The Power of Benchtop Sequencing for All Applications
Between the benchtop Ion PGM™ Sequencer and the benchtop Ion Proton™ Sequencer, the Ion Torrent technology can cover any application. The Ion PGM™ Sequencer is ideal for sequencing genes, small genomes, panels of genes, or performing gene expression profiling, for as little as $99 a chip. The Ion PGM™ Sequencer's speed, simplicity and scalability also make it an ideal platform to extend into diagnostics. Life Technologies will seek FDA clearance for the Ion PGM™ platform in 2012.
The Ion Proton™ Sequencer is ideal for sequencing both exomes – regions in the DNA that code for protein – and human genomes. The Ion Proton™ I Chip, ideal for sequencing exomes, will be available mid-2012. The Ion Proton™ II Chip, ideal for sequencing whole human genomes, will be available about six months later. In addition, the Ion Proton™ OneTouch™ system automates template prep and a stand-alone Ion Proton™ Torrent Server performs the primary and secondary data analysis.

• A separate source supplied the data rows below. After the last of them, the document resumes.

$ cat config.mk
export PLATFORM = sky130hd
export DESIGN_NAME = relay_out
export DESIGN_NICKNAME = d
export VERILOG_FILES = /design/src/design/relay_out_pkg.sv /design/src/design/relay_out.sv
export VERILOG_INCLUDE_DIRS = /design/src /design/src/design
export SDC_FILE = /design/constraint.sdc
export NUM_CORES = 1
export LEC_CHECK = 0
export ABC_CLOCK_PERIOD_IN_PS = 5900
export BUFFER_PORTS_ARGS = -buffer_cell sky130_fd_sc_hd__clkbuf_2
export CORE_ASPECT_RATIO = 0.9
export CORE_MARGIN = 5
export CORE_UTILIZATION = 43
export CTS_BUF_LIST = sky130_fd_sc_hd__clkbuf_4 sky130_fd_sc_hd__clkbuf_8
export CTS_CLUSTER_DIAMETER = 50
export DETAILED_ROUTE_END_ITERATION = 12
export GPL_TIMING_DRIVEN = 0
export SETUP_SLACK_MARGIN = 0.15
export SLEW_MARGIN = 20
export SYNTH_ARGS = -nofsm -noshare
export SYNTH_HDL_FRONTEND = slang
export SYNTH_SLANG_ARGS = --single-unit
$ cat constraint.sdc
create_clock -name clk -period 5.9 [get_ports clk]
set_input_delay 0.59 -clock clk [delete_from_list [all_inputs] [get_ports clk]]
set_output_delay 0.59 -clock clk [all_outputs]
set_load 0.005 [all_outputs]
$ cat src/design/relay_out_cfg.svh
// Register offsets, field positions, reset values and timing counts of the relay output block.
// Assumes a 10 MHz clock and a 32-bit AXI4-Lite register bus.
//
// Operation
// - Matrix routes any internal signal to any relay.
// - Each relay selects latched or non-latched operation.
// - Non-latched follows source; latched holds until release.
// - One common release clears all latched relays.
// - Four trip statuses: 0 off, 1 energised.
// - Alarm status: 0 inactive, 1 active.
// - Service fault output status bit reported.
// - One test-override flag forces relays and stages.
// - Status writes ignored unless override flag set.
// - Override flag and forcing clear after five minutes.
// - Alarm, trip three, four: pulse 0.00-99.98 s.
// - 99.99 s means infinite; zero write releases.
`ifndef RELAY_OUT_CFG_SVH
`define RELAY_OUT_CFG_SVH
`define OFF_CTRL    32'h0000_0000
`define OFF_LATCH   32'h0000_0004
`define OFF_FVAL    32'h0000_0008
`define OFF_STAT    32'h0000_000C
`define OFF_DIRECT  32'h0000_0010
`define OFF_PULSE0  32'h0000_0014
`define OFF_MAP0    32'h0000_0020
`define CTRL_FORCE  0
`define CTRL_REL    1
`define STAT_FORCE  6
`define STAT_DIR    7
`define PULSE_RST   14'h0000
`define PULSE_INF   14'h270F
`define CLK_PERIOD_NS 100
`define TICK_MS     10
`define TICK_CYCLES ((`TICK_MS * 1000000) / `CLK_PERIOD_NS)
`define FORCE_MIN   5
`define FORCE_TICKS ((`FORCE_MIN * 60 * 1000) / `TICK_MS)
`define RESP_OKAY   2'h0
`define RESP_SLVERR 2'h2
`endif

$ cat src/design/relay_out_pkg.sv
// Types shared by the relay output block and its bench.
// Assumes the constants header is compiled alongside.
package relay_out_pkg;
  typedef struct packed {
    logic        awvalid;
    logic [31:0] awaddr;
    logic        wvalid;
    logic [31:0] wdata;
    logic [3:0]  wstrb;
    logic        bready;
    logic        arvalid;
    logic [31:0] araddr;
    logic        rready;
  } axil_req_t;
  typedef struct packed {
    logic        awready;
    logic        wready;
    logic        bvalid;
    logic [1:0]  bresp;
    logic        arready;
    logic        rvalid;
    logic [31:0] rdata;
    logic [1:0]  rresp;
  } axil_rsp_t;
  typedef enum {
    SEL_CTRL, SEL_LATCH, SEL_FVAL, SEL_STAT, SEL_DIRECT, SEL_PULSE, SEL_MAP, SEL_NONE
  } reg_sel_t;
endpackage

$ cat src/design/relay_out.sv
// Relay output control: matrix routing, latching, test forcing and direct pulses.
// Assumes internal signals on clk; the release pin is asynchronous and is synchronised.
`timescale 1ns/10ps
`include "relay_out_cfg.svh"
module relay_out #(
  parameter int TICK_CYC  = `TICK_CYCLES,
  parameter int FORCE_TCK = `FORCE_TICKS
) (
  // Clock and reset
  input  wire logic                     clk,
  input  wire logic                     rst_n,
  // Register bus
  input  wire relay_out_pkg::axil_req_t bus_req,
  output relay_out_pkg::axil_rsp_t      bus_rsp,
  // Internal signals and release pin
  input  wire logic [15:0]              prot_sig,
  input  wire logic                     release_pin,
  // Relay drives and stage force flag
  output logic [3:0]                    trip_outputs,
  output logic                          alarm_output,
  output logic                          service_fault_output,
  output logic                          stage_force
);
  // Output index of each direct channel: alarm, trip three, trip four.
  localparam int DIR_IDX [3] = '{4, 2, 3};

  function automatic relay_out_pkg::reg_sel_t decode(input logic [31:0] a);
    relay_out_pkg::reg_sel_t s;
    s = relay_out_pkg::SEL_NONE;
    if (a == `OFF_CTRL) s = relay_out_pkg::SEL_CTRL;
    if (a == `OFF_LATCH) s = relay_out_pkg::SEL_LATCH;
    if (a == `OFF_FVAL) s = relay_out_pkg::SEL_FVAL;
    if (a == `OFF_STAT) s = relay_out_pkg::SEL_STAT;
    if (a == `OFF_DIRECT) s = relay_out_pkg::SEL_DIRECT;
    if (a >= `OFF_PULSE0 && a < `OFF_PULSE0 + 32'h0000_000C && a[1:0] == 2'h0)
      s = relay_out_pkg::SEL_PULSE;
    if (a >= `OFF_MAP0 && a < `OFF_MAP0 + 32'h0000_0018 && a[1:0] == 2'h0)
      s = relay_out_pkg::SEL_MAP;
    return s;
  endfunction

  function automatic logic [31:0] merge(input logic [31:0] old, input logic [31:0] nw,
                                        input logic [3:0] strb);
    logic [31:0] r;
    r = old;
    for (int b = 0; b < 4; b++)
      if (strb[b]) r[8*b +: 8] = nw[8*b +: 8];
    return r;
  endfunction

  // State.
  relay_out_pkg::axil_rsp_t rsp;
  relay_out_pkg::axil_rsp_t next_rsp;
  logic [1:0]  rel_sync;
  logic        force_on;
  logic        next_force_on;
  logic [14:0] force_cnt;
  logic [14:0] next_force_cnt;
  logic [16:0] tick_cnt;
  logic [16:0] next_tick_cnt;
  logic [5:0]  latch_cfg;
  logic [5:0]  next_latch_cfg;
  logic [5:0]  fval;
  logic [5:0]  next_fval;
  logic [5:0]  lat;
  logic [5:0]  next_lat;
  logic [5:0]  relay;
  logic [5:0]  next_relay;
  logic [2:0]  dir_on;
  logic [2:0]  next_dir_on;
  logic [15:0] map [6];
  logic [15:0] next_map [6];
  logic [13:0] dur [3];
  logic [13:0] next_dur [3];
  logic [13:0] pcnt [3];
  logic [13:0] next_pcnt [3];

  logic        wr;
  logic        rd;
  logic        tick;
  logic        rel;
  logic        rel_sw;
  logic [5:0]  src;
  logic [5:0]  dir_vec;
  logic [31:0] wdat;
  logic [2:0]  widx;
  relay_out_pkg::reg_sel_t wsel;

  assign wr   = bus_req.awvalid && rsp.awready;
  assign rd   = bus_req.arvalid && rsp.arready;
  assign tick = tick_cnt == 17'(TICK_CYC - 1);
  assign wsel = decode(bus_req.awaddr);
  assign widx = 3'((bus_req.awaddr - ((wsel == relay_out_pkg::SEL_MAP) ?
                                      `OFF_MAP0 : `OFF_PULSE0)) >> 2);
  assign rel_sw = wr && wsel == relay_out_pkg::SEL_CTRL && bus_req.wstrb[0] &&
                  bus_req.wdata[`CTRL_REL];
  assign rel  = rel_sync[1] || rel_sw;

  genvar gi;
  generate
    for (gi = 0; gi < 6; gi++)
    begin : g_src
      assign src[gi] = |(map[gi] & prot_sig);
    end
  endgenerate

  always_comb
  begin
    dir_vec = 6'h00;
    for (int k = 0; k < 3; k++)
      dir_vec[DIR_IDX[k]] = dir_on[k];
  end

  // Bus handshake: address and data are taken together, one access at a time per direction.
  always_comb
  begin
    next_rsp = rsp;
    next_rsp.awready = 1'b0;
    next_rsp.wready = 1'b0;
    next_rsp.arready = 1'b0;
    if (!rsp.bvalid && !rsp.awready && bus_req.awvalid && bus_req.wvalid)
    begin
      next_rsp.awready = 1'b1;
      next_rsp.wready = 1'b1;
    end
    if (wr)
    begin
      next_rsp.bvalid = 1'b1;
      next_rsp.bresp = (wsel == relay_out_pkg::SEL_NONE) ? `RESP_SLVERR : `RESP_OKAY;
    end
    else if (rsp.bvalid && bus_req.bready)
      next_rsp.bvalid = 1'b0;
    if (!rsp.rvalid && !rsp.arready && bus_req.arvalid)
      next_rsp.arready = 1'b1;
    if (rd)
    begin
      next_rsp.rvalid = 1'b1;
      next_rsp.rresp = `RESP_OKAY;
      next_rsp.rdata = 32'h0000_0000;
      unique case (decode(bus_req.araddr))
        relay_out_pkg::SEL_CTRL:   next_rsp.rdata = 32'(force_on);
        relay_out_pkg::SEL_LATCH:  next_rsp.rdata = 32'(latch_cfg);
        relay_out_pkg::SEL_FVAL:   next_rsp.rdata = 32'(fval);
        relay_out_pkg::SEL_STAT:   next_rsp.rdata = 32'({dir_on, force_on, relay});
        relay_out_pkg::SEL_DIRECT: next_rsp.rdata = 32'(dir_on);
        relay_out_pkg::SEL_PULSE:
          next_rsp.rdata = 32'(dur[2'((bus_req.araddr - `OFF_PULSE0) >> 2)]);
        relay_out_pkg::SEL_MAP:
          next_rsp.rdata = 32'(map[3'((bus_req.araddr - `OFF_MAP0) >> 2)]);
        relay_out_pkg::SEL_NONE:   next_rsp.rresp = `RESP_SLVERR;
      endcase
    end
    else if (rsp.rvalid && bus_req.rready)
      next_rsp.rvalid = 1'b0;
  end

  // Relay core: configuration, forcing, latching and direct pulses.
  always_comb
  begin
    next_tick_cnt = tick ? 17'h0_0000 : tick_cnt + 17'h0_0001;
    next_force_on = force_on;
    next_force_cnt = force_cnt;
    next_latch_cfg = latch_cfg;
    next_fval = fval;
    next_dir_on = dir_on;
    next_map = map;
    next_dur = dur;
    next_pcnt = pcnt;
    wdat = 32'h0000_0000;
    if (force_on && tick)
    begin
      next_force_cnt = force_cnt - 15'h0001;
      if (force_cnt <= 15'h0001)
      begin
        next_force_on = 1'b0;
        next_fval = 6'h00;
      end
    end
    for (int k = 0; k < 3; k++)
      if (dir_on[k] && tick && dur[k] != `PULSE_INF)
      begin
        next_pcnt[k] = pcnt[k] - 14'h0001;
        if (pcnt[k] <= 14'h0001)
          next_dir_on[k] = 1'b0;
      end
    if (wr)
    begin
      unique case (wsel)
        relay_out_pkg::SEL_CTRL:
        begin
          wdat = merge(32'(force_on), bus_req.wdata, bus_req.wstrb);
          next_force_on = wdat[`CTRL_FORCE];
          next_force_cnt = 15'(FORCE_TCK);
          if (!wdat[`CTRL_FORCE])
            next_fval = 6'h00;
        end
        relay_out_pkg::SEL_LATCH:
        begin
          wdat = merge(32'(latch_cfg), bus_req.wdata, bus_req.wstrb);
          next_latch_cfg = wdat[5:0];
        end
        relay_out_pkg::SEL_FVAL:
        begin
          wdat = merge(32'(fval), bus_req.wdata, bus_req.wstrb);
          if (force_on)
            next_fval = wdat[5:0];
        end
        relay_out_pkg::SEL_DIRECT:
        begin
          wdat = merge(32'(dir_on), bus_req.wdata, bus_req.wstrb);
          for (int k = 0; k < 3; k++)
          begin
            next_dir_on[k] = wdat[k] && dur[k] != `PULSE_RST;
            next_pcnt[k] = dur[k];
          end
        end
        relay_out_pkg::SEL_PULSE:
        begin
          wdat = merge(32'(dur[widx[1:0]]), bus_req.wdata, bus_req.wstrb);
          next_dur[widx[1:0]] = (wdat[13:0] > `PULSE_INF) ? `PULSE_INF : wdat[13:0];
        end
        relay_out_pkg::SEL_MAP:
        begin
          wdat = merge(32'(map[widx]), bus_req.wdata, bus_req.wstrb);
          next_map[widx] = wdat[15:0];
        end
        default:
        begin
        end
      endcase
    end
    // A source that is active during release wins, so no trip is lost.
    next_lat = src | (lat & ~{6{rel}});
    for (int i = 0; i < 6; i++)
      next_relay[i] = latch_cfg[i] ? lat[i] : src[i];
    next_relay = force_on ? fval : (next_relay | dir_vec);
  end

  always_ff @(posedge clk)
  begin
    if (!rst_n)
    begin
      rsp <= '0;
      rel_sync <= 2'h0;
      tick_cnt <= 17'h0_0000;
      force_on <= 1'b0;
      force_cnt <= 15'h0000;
      latch_cfg <= 6'h00;
      fval <= 6'h00;
      lat <= 6'h00;
      relay <= 6'h00;
      dir_on <= 3'h0;
      map <= '{default: 16'h0000};
      dur <= '{default: `PULSE_RST};
      pcnt <= '{default: 14'h0000};
    end
    else
    begin
      rsp <= next_rsp;
      rel_sync <= {rel_sync[0], release_pin};
      tick_cnt <= next_tick_cnt;
      force_on <= next_force_on;
      force_cnt <= next_force_cnt;
      latch_cfg <= next_latch_cfg;
      fval <= next_fval;
      lat <= next_lat;
      relay <= next_relay;
      dir_on <= next_dir_on;
      map <= next_map;
      dur <= next_dur;
      pcnt <= next_pcnt;
    end
  end

  assign bus_rsp = rsp;
  assign trip_outputs = relay[3:0];
  assign alarm_output = relay[4];
  assign service_fault_output = relay[5];
  assign stage_force = force_on;
endmodule

==> metrics.txt <==
Rows=64; Starting Density=between 40% and 50%; post-synthesis sequential area ratio=about a third; CTS clock-pin slew for the worst setup and hold paths=approximately 0.06 ns; final hold vios=0; Root Buffer=clkbuf_8; max incr delay on CP=about 0.47 ns; crit path kind=in -> reg; chip width=206.7 um; RSZ-0062 raised after global routing=false; switching power=roughly 1.1 mW; total of max-cap violations=0; VDD IR max=between 150 and 200 uV; number of H-tree levels=2; Setup-failing EPs final=0; crit path launch=bus_req[89]; Worst setup SP type=input pin; total number of vias=about 16000; total wire length=roughly 68 mm; largest net degree at the start of global routing=13; Syn Area/Cell=around 8.5 um^2; Worst-Margin Slew=~1.1 ns; post-synth cell types=80; Clk pwr share=46.6%; Cell Area, Synth=14970 um^2; yosys warns=0; Final Wtd Congestion=roughly 1.0; register bit total from synthesis=between 200 and 300; switch share=around a quarter; cell taking the most area after synthesis=dfxtp_1; vias in the first global route=~15000; violation count after the first detailed-route iteration=just under 2000; Setup Skew=between 0.03 and 0.04 ns; capturing point of the worst reg2reg path=map[41]; Via density=roughly 6.6; Seq pwr share=43.8%; Total Power=4.084 mW; most common cell in the netlist=dfxtp_1; TNS Setup=0 ns; Post-CTS Setup Inserts=0; Crit Reg-Reg Startpoint=bus_rsp[40]; Finished Core Util=roughly 50%; Hold Crit Class=in -> reg; Comb pwr share=a little under a tenth; initial antenna violation count=0; Final Non-Filler Cells=approximately 2400; Final Slew Violations=0; CTS tree=done; Placed Area=between 15000 and 20000 um^2; Post-Syn Instances=~1800; post-route minimum period=about 5.4 ns; pre-CTS setup slack=-0.1107 ns; Area Growth Syn to Fin=16.18%; P_leak=about 6.4 nW; slew margin rel.=between 20% and 30%; Die Area=just under 40000 um^2; Final Cycle Share=roughly nine tenths; Pint=2.992 mW; CP Capture Point=map[93]; wire length per cell=between 20 and 30 um; GRT Total Usage=33.81%; Most used DFF post-synth=dfxtp_1; core area=around 34000 um^2; Power Density=~230 nW/um^2; crit end category=flop; crit path max fanout=10; Final Worst Setup Slack=~0.54 ns; EDFF count, synth=0; largest cells by area after synthesis=dfxtp_1 35%, o21ai_0 4.5%, mux2i_1 4.1%; GRT overflow=0; nets@finish=between 2000 and 2500; crit-path cells=clkbuf_2 > nor4_1 > nand4_2 > nor3_2 > inv_2 > buf_2 > ha_1 > buf_2 > buf_2 > buf_2 > buf_2 > nand2_1 > inv_1 > nand3_1 > clkbuf_1 > a32o_1; WHS=0.2167 ns; Worst Path Required=~6.4 ns; CP most frequent cell=buf_2; r2r setup slk=slightly above 3 ns; total CTS buffers=47; Worst Reg-to-Reg Cells=8; HPWL Detailed=roughly 52 mm; first-pass GRT wire length=roughly 99 mm; clock insertion delay at the later pin of the skew report=~0.6 ns; slowest CP cell=clkbuf_1; FMAX=roughly 190 MHz; Clock Path Buffers=3; IO buf count=132; TritonRoute pass-1 iters=6; Async S/R FF share, synth=0%; DRC viols=0; share of cells above drive strength 1=between 10% and 20%; Final ANT Viol Nets=0; most frequent cells after synthesis=264 x dfxtp_1, 148 x nand2_1, 135 x o21ai_0; Ports=about 170; CP arrival=about 6 ns; Synth top area share=between 30% and 40%; status=complete, no violations; DIE HEIGHT=~190 um; Inserted Diodes=0; CTS sink count=approximately 260; Placed Cells=~2400; Final Cell Area=17390 um^2
## layout make-up
cell class	count	area, um^2
Buffer	136	633.1
Clock buffer	74	974.7
Multi-Input combinational cell	1309	8935
Sequential cell	264	5285
Tap cell	462	578.1
Clock inverter	9	82.58
Inverter	58	217.7
Fill cell	3444	16800
Timing Repair Buffer	136	683.2
## layer usage
layer,up-vias,wire [um],track usage [%]
li1,7083,-,-
met1,7839,29240,50.33
met2,1132,27010,46.82
met3,167,9389,10.21
met4,0,2101,9.852
met5,-,0,0
## power groups by stage
stage                     Combinational (mW)  Sequential [mW]  Clock, mW
after floorplan                        0.204             1.83          0
after global placement                 0.372             1.83          0
after detailed placement               0.373             1.83          0
after CTS                              0.374             1.79       1.92
after global routing                   0.409             1.79       2.01
final                                  0.392             1.79       1.90
## kinds of logic (layout without fill, tap and decap cells)
logic type      Yosys count  in the layout  share of synthesized area [%]
simple gates            559            559                          19.14
compound gates          550            550                          25.75
other cells               1             18                        0.02506
buf+inv                 195            413                          5.701
fa+ha+maj                15             15                          1.254
mux                     109            109                          9.422
flops                   264            264                          35.31
xor+xnor                 58             58                          3.394
## worst min-delay path by stage
stage | start | endpoint | depth (start not counted)
global route | bus_req[71] | bus_rsp[40] | 3
global placement | rel_sync[0] | rel_sync[1] | 1
detailed placement | rel_sync[0] | rel_sync[1] | 1
floorplan | rel_sync[0] | rel_sync[1] | 1
finish | bus_req[71] | bus_rsp[40] | 3
CTS | release_pin | rel_sync[0] | 2
## cells in the final DEF, fill, tap and decap left out, types with 14 or more instances in the layout
master,instances
buf_1,17
nor3_1,26
and4_1,15
buf_4,20
o22ai_1,40
nor2b_1,15
clkbuf_8,68
and2_1,14
conb_1,18
nor2_1,107
mux4_2,23
a221oi_1,45
a211oi_1,28
ha_1,15
and3_1,16
xor2_1,31
a31oi_1,14
xnor2_1,27
buf_2,18
mux2i_1,61
nor4_1,35
a32o_1,42
a311oi_1,16
o221a_2,16
nand4_1,38
clkbuf_1,79
nand3_1,76
mux2_2,25
inv_1,56
a22o_1,35
clkbuf_2,134
a21oi_1,94
dfxtp_1,264
o31ai_1,17
nand2_1,148
o21ai_0,135
## registers in the layout, summed over array words and instances (netlist names)
| signal | flops |
|---|---|
| map | 96 |
| dur | 42 |
| pcnt | 42 |
| bus_rsp | 22 |
| tick_cnt | 17 |
| force_cnt | 15 |
| fval | 6 |
| lat | 6 |
| latch_cfg | 6 |
| relay | 6 |
| dir_on | 3 |
| rel_sync | 2 |
| stage_force | 1 |
## repair_timing
action | 4_1_cts | 5_1_grt
endpoints found under the setup margin | 0 | 16
hold buffers | 0 | 0
resized for setup | 0 | 0
## critical path: cells and delay by family
kind / cells / cell delay (ns)
AND/OR/NAND/NOR: 5 / 1.77
adder cells (fa/ha/maj): 1 / 0.29
AO/OA/AOI/OAI: 1 / 0.38
buffers and inverters: 9 / 2.79
Power figures use the tool's default switching activity.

"Just six months after our first semiconductor sequencing chip was released, people used it to solve the German E. coli outbreak, sequencing the toxic strain in just a couple of hours," said Dr. Jonathan M. Rothberg, the Founder and CEO of the Ion Torrent division. "Now, six months later we're developing a chip that's 1,000 times more powerful than that to sequence an entire human genome in about the same amount of time. That's the power that semiconductors bring to sequencing."
Empowering Every Lab; Freedom from Informatics Bottleneck
The Ion Proton™ Sequencer and Ion Reporter analysis software are designed to analyze a single genome in one day on a stand-alone server – eliminating the informatics bottleneck and high-capital, IT investment associated with optical-based sequencers. The optical-based sequencers require costly IT infrastructure to analyze the large volume of data generated by running batches of six or more genomes at once. The approach drastically slows analysis, which can take weeks to complete and creates the bottleneck in the process.

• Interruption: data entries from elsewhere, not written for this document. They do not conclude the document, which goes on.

--- config.mk ---
export PLATFORM = sky130hd
export DESIGN_NAME = twl_port
export DESIGN_NICKNAME = d
export VERILOG_FILES = /design/src/twl_pkg.sv /design/src/twl_sync.sv /design/src/twl_port.sv
export SDC_FILE = /design/constraint.sdc
export NUM_CORES = 1
export LEC_CHECK = 0
export ABC_AREA = 1
export BUFFER_PORTS_ARGS = -buffer_cell sky130_fd_sc_hd__buf_4
export CAP_MARGIN = 5
export CELL_PAD_IN_SITES_DETAIL_PLACEMENT = 1
export CELL_PAD_IN_SITES_GLOBAL_PLACEMENT = 1
export CORE_ASPECT_RATIO = 0.5
export CORE_MARGIN = 8
export CORE_UTILIZATION = 37
export CTS_CLUSTER_SIZE = 12
export DETAILED_ROUTE_END_ITERATION = 16
export PLACE_DENSITY = 0.83
export SYNTH_ARGS = -nofsm -noshare
export SYNTH_HDL_FRONTEND = slang
export SYNTH_HIERARCHICAL = 1
export SYNTH_SLANG_ARGS = --single-unit
--- constraint.sdc ---
create_clock -name clock -period 1.9 [get_ports clock]
set_input_delay 0.38 -clock clock [delete_from_list [all_inputs] [get_ports clock]]
set_output_delay 0.38 -clock clock [all_outputs]
set_load 0.01 [all_outputs]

Simpler Data Interpretation
Another major challenge in whole genome sequencing is the interpretation of the genetic data for use in diagnostic and treatment decisions. To solve this problem, Ion Torrent has sponsored a collaborative effort with Carnegie Mellon University to develop open-source software that will help clinicians interpret and understand genetic data for meaningful application. Ion Torrent is also collaborating with Yale Medical School to identify best practices for diagnostic development and gene discovery as a model for genome sequencing in a clinical setting.
"The huge variation in human genome sequence between individuals has always been an obstacle to understanding how to use sequence information to improve human health," said Dr. Robert F. Murphy, director of the Lane Center for Computational Biology in Carnegie Mellon's School of Computer Science, who will lead the multidisciplinary CMU team. "We believe new machine learning approaches will enable interpretation of personal genome sequences to help doctors diagnose and guide treatment in the near future."
All products referenced are for Research Use Only, and not intended for any animal or human therapeutic or diagnostic use.